» What the task asks
Below this line is the material. Write out only its lines from the one containing "grt_pass1_wl_um=49500" through the one containing "worstPathCellList=nor4_1 -> inv_1", both kept, exactly.

» Source data
===== config.mk =====
export PLATFORM = sky130hd
export DESIGN_NAME = game_tick_scheduler
export DESIGN_NICKNAME = d
export VERILOG_FILES = /design/src/rtl/game_tick_scheduler.sv
export SDC_FILE = /design/constraint.sdc
export NUM_CORES = 1
export LEC_CHECK = 0
export ABC_CLOCK_PERIOD_IN_PS = 6200
export CAP_MARGIN = 0
export CORE_MARGIN = 10
export CORE_UTILIZATION = 30
export DETAILED_ROUTE_END_ITERATION = 10
export PLACE_DENSITY_LB_ADDON = 0.08
export SLEW_MARGIN = 20
export SYNTH_ARGS = -nofsm -noshare
export SYNTH_HDL_FRONTEND = slang
export SYNTH_SLANG_ARGS = --single-unit

===== constraint.sdc =====
create_clock -name clock -period 6.2 [get_ports clock]
set_clock_uncertainty 0.2 [all_clocks]
set_input_delay 1.24 -clock clock [delete_from_list [all_inputs] [get_ports clock]]
set_output_delay 1.24 -clock clock [all_outputs]
set_load 0.05 [all_outputs]

===== src/rtl/game_tick_scheduler.sv =====
// Tick controller for the game logic: free-running divider gated by an IDLE/RUN/PAUSE/STEP FSM.
// Optional feature macro: TICK_SCHED_SPEEDUP_EN enables the speed_up input and the speed_level shortening.
module game_tick_scheduler #(
    parameter int NUM_CH      = 3,
    parameter int CNT_W       = 32,
    parameter int DEFAULT_TAP = 23,
    parameter int MIN_TAP     = 1,
    parameter int MAX_SPEED   = 4,
    localparam int CH_W       = $clog2(NUM_CH),
    localparam int TAP_W      = $clog2(CNT_W),
    localparam int SPD_W      = $clog2(MAX_SPEED + 1)
) (
    input  logic              clock,
    input  logic              reset,
    input  logic              start,
    input  logic              pause,
    input  logic              step,
    input  logic              stop,
    input  logic              speed_up,
    input  logic              cfg_wr,
    input  logic [CH_W-1:0]   cfg_ch,
    input  logic [TAP_W-1:0]  cfg_tap,
    output logic [NUM_CH-1:0] tick,
    output logic              running,
    output logic [SPD_W-1:0]  speed_level,
    output logic [CNT_W-1:0]  count
);

    typedef enum logic [1:0] {
        S_IDLE,
        S_RUN,
        S_PAUSE,
        S_STEP
    } state_e;

    state_e             state_q, state_d;
    logic [CNT_W-1:0]   count_q, count_d;
    logic [NUM_CH-1:0]  tick_q, tick_d;
    logic               running_q, running_d;
    logic [SPD_W-1:0]   speed_q, speed_d;
    logic [TAP_W-1:0]   tap_q [NUM_CH];
    logic [TAP_W-1:0]   tap_d [NUM_CH];
    logic [TAP_W-1:0]   tap_wr;

    // Effective tap: stored tap lowered by the speed level, floored at MIN_TAP.
    function automatic logic [TAP_W-1:0] eff_tap(input logic [TAP_W-1:0] tap,
                                                  input logic [SPD_W-1:0] spd);
        int t;
        t = int'(tap) - int'(spd);
        if (t < MIN_TAP) t = MIN_TAP;
        return TAP_W'(t);
    endfunction

    // True when cnt[e:0] == 2^e; one extra bit keeps the mask exact for e = CNT_W-1.
    function automatic logic tap_hit(input logic [CNT_W-1:0] cnt,
                                     input logic [TAP_W-1:0] e);
        logic [CNT_W:0] one;
        logic [CNT_W:0] mask;
        one  = (CNT_W + 1)'(1) << e;
        mask = (one << 1) - (CNT_W + 1)'(1);
        return ({1'b0, cnt} & mask) == one;
    endfunction

    always_comb begin
        // NOTE: every combinational output gets a default first so no path leaves it unassigned (no latch).
        state_d = state_q;
        if (stop) begin
            state_d = S_IDLE;
        end else begin
            case (state_q)
                S_IDLE:  if (start) state_d = S_RUN;
                S_RUN:   if (pause) state_d = S_PAUSE;
                S_PAUSE: begin
                    if (start)     state_d = S_RUN;
                    else if (step) state_d = S_STEP;
                end
                S_STEP:  state_d = S_PAUSE;
                default: state_d = S_IDLE;
            endcase
        end
    end

    always_comb begin
        count_d   = count_q;
        tick_d    = '0;
        running_d = (state_d == S_RUN);
        if (state_d == S_IDLE) begin
            count_d = '0;
        end else if (state_q == S_RUN && state_d == S_RUN) begin
            // Ticks are judged on the incremented count so they line up with the registered count.
            count_d = count_q + 1'b1;
            for (int i = 0; i < NUM_CH; i++) begin
                tick_d[i] = tap_hit(count_d, eff_tap(tap_q[i], speed_q));
            end
        end else if (state_d == S_STEP) begin
            tick_d = '1;
        end
    end

`ifdef TICK_SCHED_SPEEDUP_EN
    always_comb begin
        speed_d = speed_q;
        if (speed_up && speed_q != SPD_W'(MAX_SPEED)) speed_d = speed_q + 1'b1;
    end
`else
    logic unused_speed_up;
    assign unused_speed_up = speed_up;

    always_comb begin
        speed_d = '0;
    end
`endif

    always_comb begin
        tap_wr = (int'(cfg_tap) > CNT_W - 1) ? TAP_W'(CNT_W - 1) : cfg_tap;
        tap_d  = tap_q;
        if (cfg_wr && int'(cfg_ch) < NUM_CH) tap_d[cfg_ch] = tap_wr;
    end

    // NOTE: sequential state uses non-blocking assignments so every register samples pre-edge values.
    always_ff @(posedge clock) begin
        if (reset) begin
            state_q   <= S_IDLE;
            count_q   <= '0;
            tick_q    <= '0;
            running_q <= 1'b0;
            speed_q   <= '0;
            // NOTE: the tap table is small and has a defined power-up value, so it is reset like any register.
            for (int i = 0; i < NUM_CH; i++) begin
                tap_q[i] <= TAP_W'(DEFAULT_TAP);
            end
        end else begin
            state_q   <= state_d;
            count_q   <= count_d;
            tick_q    <= tick_d;
            running_q <= running_d;
            speed_q   <= speed_d;
            tap_q     <= tap_d;
        end
    end

    assign tick        = tick_q;
    assign running     = running_q;
    assign speed_level = speed_q;
    assign count       = count_q;

endmodule


==> out/metrics.cfg <==
[die]
core_area_sq_um=22700
chipWidth_um=172
die_y_um=172
die-area_sq_um=29600
num_rows=55
start_util_pct=30.5
num_io_pins=54

[cells_and_area]
stdcell_area_sq_um=7750
area_growth_pct=11.8
drive_above_1_share_pct=6.36
register_area_sq_um=1060
stdcell_count=1307
fillers=2523
design.final.nets=1040
multi_input_area_sq_um=5420
antenna_cells=0

[clock_network]
cts_tree=built
cts_resized=0
clock_latency_ns=0.32
root_buffer=clkbuf_16
cts_made_buffers=5
postCtsSetupBuffers=0
cts_buffer_depth=2
path_clk_slew_ns=0.08
ctsHtreeMaxLevel=2
cts_sinks=53
holdBufCountCts=0

[timing]
fin_setup_tns_ns=0
fin_crit_ns=4.65
tightest_slew_ns=1.25
drv_slew=0
fmax_mhz=215
fin_crit_sh_pct=75.1
relSlewSlack_pct=15.8
grt_setup_unrepaired=false
final-setup-viol-count=0
finalHoldViolations=0

[power_and_ir_drop]
power.leakage_nw=2.51
p_total_mw=0.853
pwr_density_cell_nw_per_um2=110
max-vdd-ir-drop_mv=0.0737

[global_route]
grt_remaining_overflow=0
first_global_vias=7517
antenna_found_initial=0
grt_pass1_wl_um=49500
grtUsageTotal_pct=21.9
grt_max_degree=37

[routing]
drc=0
drt_iter0_markers=1172
drtPass1Iterations=6
via_per_inst=6.34
num_vias=8291
postRouteWirelength_um=33200
ant_nets=0
wl_per_cell_um=25.4

[worst_setup_path]
slowest_stage=nor4_1
critPathRequiredTime_ns=6.22
start_kind=flop
worstPathCellList=nor4_1 -> inv_1 -> ha_1 -> nor2b_1 -> a22oi_1 -> o32a_1 -> a21oi_1 -> o32ai_1 -> o21ai_0 -> nand4_1 -> o31ai_1
end_kind=flop
rrSetupSlack_ns=1.55
cp_num_cells=11
crit_fanout=30
path_class=flop to flop
cp_num_buf_inv=1
r2r_cells=11
worstPathArrival_ns=4.67
cpPeakStageDelay_ns=0.85
crit_family=simple AND/OR/NAND/NOR gates

[place]
dp.cells=1299
gp_congestion=0.990
placed_area_sq_um=7590
dp_hpwl_um=24200
portBuffers=49

[synth]
synthCells=1034
avgSynthCellArea_sq_um=6.70
synthArstFlopShare_pct=0
synth_commonest_cells=nor2_1 (105), nand2_1 (87), clkbuf_1 (78), o21ai_0 (71), nand3_1 (54)
synth_top_flop_cell=dfxtp_1
seq_area_frac_synth_pct=15.3
synth-warning-count=0
synth_top_area_share_pct=15.3
synth_top_cells_by_area=dfxtp_1 (15%), nor2_1 (5.7%), o21ai_0 (5.1%), nand2_1 (4.7%), clkbuf_1 (4.2%)
synth_cell_types=79
synth_edf_count=0
synth_area_sq_um=6930
synth_seq_cells=53
synth_top_area_cell=dfxtp_1
yosysMostFrequentCell=nor2_1

[worst_hold_path]
whs_path_depth=2
hp-class=flop to flop

[job]
cap_violations=0

[status]
outcome=complete, no violations

per-stage QoR:
step           setup slack [ns]  util, %  hold slack, ns
2_1_floorplan              2.48        -           0.317
6_report                   1.55     34.1           0.369
4_1_cts                    1.69     34.1           0.369
5_1_grt                    1.25     34.1           0.418
3_5_place_dp               1.42     33.4           0.354
3_3_place_gp               1.42     33.4           0.334
cells in the final DEF (no fill, tap or decap), types with 20 or more instances in the layout:
cell type and count:
clkdlybuf4s50_1 49, a21oi_1 46, nand4_1 27, nor2_1 105, nand2_1 87, nand3_1 54
xnor2_1 32, nor3_1 41, dfxtp_1 53, buf_4 25, o21ai_0 71, xor2_1 20
tightest hold or removal path, delay by kind of cell (launching register included):
kind               cells  cell delay, ns
AOI/OAI and AO/OA      2            0.16
DFF                    1            0.37
registers in the layout, indices dropped and copies added, names as in the netlist:
name / cells
running: 1
tick: 3
count: 32
tap_q: 15
state_q: 2
layout make-up:
class	count	share of cell area [%]
multi-input cells	867	70.0
repair buffers	74	8.75
clock buffers	5	1.61
clock inverters	3	0.436
inverters	20	0.968
flip-flops and latches	53	13.7
well taps	285	4.60
path summary, 6_finish.rpt:
check | start | to
max | tap_q[1]$_SDFFE_PP1P_ | tick[2]$_SDFF_PP0_
max reg2reg | tap_q[1]$_SDFFE_PP1P_ | tick[2]$_SDFF_PP0_
min | count[29]$_SDFFE_PP0P_ | count[29]$_SDFFE_PP0P_
min reg2reg | count[29]$_SDFFE_PP0P_ | count[29]$_SDFFE_PP0P_
per-layer routing:
| layer | GRT usage, % | wire (um) | share of wire, % |
|---|---|---|---|
| met4 | 7.35 | 1190 | 3.6 |
| met3 | 2.96 | 2850 | 8.6 |
| met1 | 30.5 | 14700 | 44 |
| met2 | 33.8 | 14400 | 44 |
| met5 | 0 | 0 | 0 |
logic make-up (layout without fill, tap and decap cells):
| logic type | Yosys count | in the layout | share of synthesized area, % |
|---|---|---|---|
| AND/OR/NAND/NOR | 481 | 481 | 36.7 |
| AO/OA/AOI/OAI | 300 | 300 | 29.9 |
| buffers and inverters | 118 | 102 | 6.95 |
| XOR/XNOR | 53 | 53 | 6.89 |
| flip-flops | 53 | 53 | 15.3 |
| multiplexers | 23 | 23 | 3.41 |
| adder cells (fa/ha/maj) | 4 | 4 | 0.722 |
| other | 2 | 6 | 0.108 |
report_power, final:
| part | internal [mW] | switching, mW | total, mW |
|---|---|---|---|
| clock network | 0.156 | 0.161 | 0.317 |
| registers | 0.345 | 0.00806 | 0.353 |
| logic | 0.0610 | 0.122 | 0.183 |
No activity file was read; power rests on OpenSTA's default activity.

» Exercise response
grt_pass1_wl_um=49500
grtUsageTotal_pct=21.9
grt_max_degree=37

[routing]
drc=0
drt_iter0_markers=1172
drtPass1Iterations=6
via_per_inst=6.34
num_vias=8291
postRouteWirelength_um=33200
ant_nets=0
wl_per_cell_um=25.4

[worst_setup_path]
slowest_stage=nor4_1
critPathRequiredTime_ns=6.22
start_kind=flop
worstPathCellList=nor4_1 -> inv_1 -> ha_1 -> nor2b_1 -> a22oi_1 -> o32a_1 -> a21oi_1 -> o32ai_1 -> o21ai_0 -> nand4_1 -> o31ai_1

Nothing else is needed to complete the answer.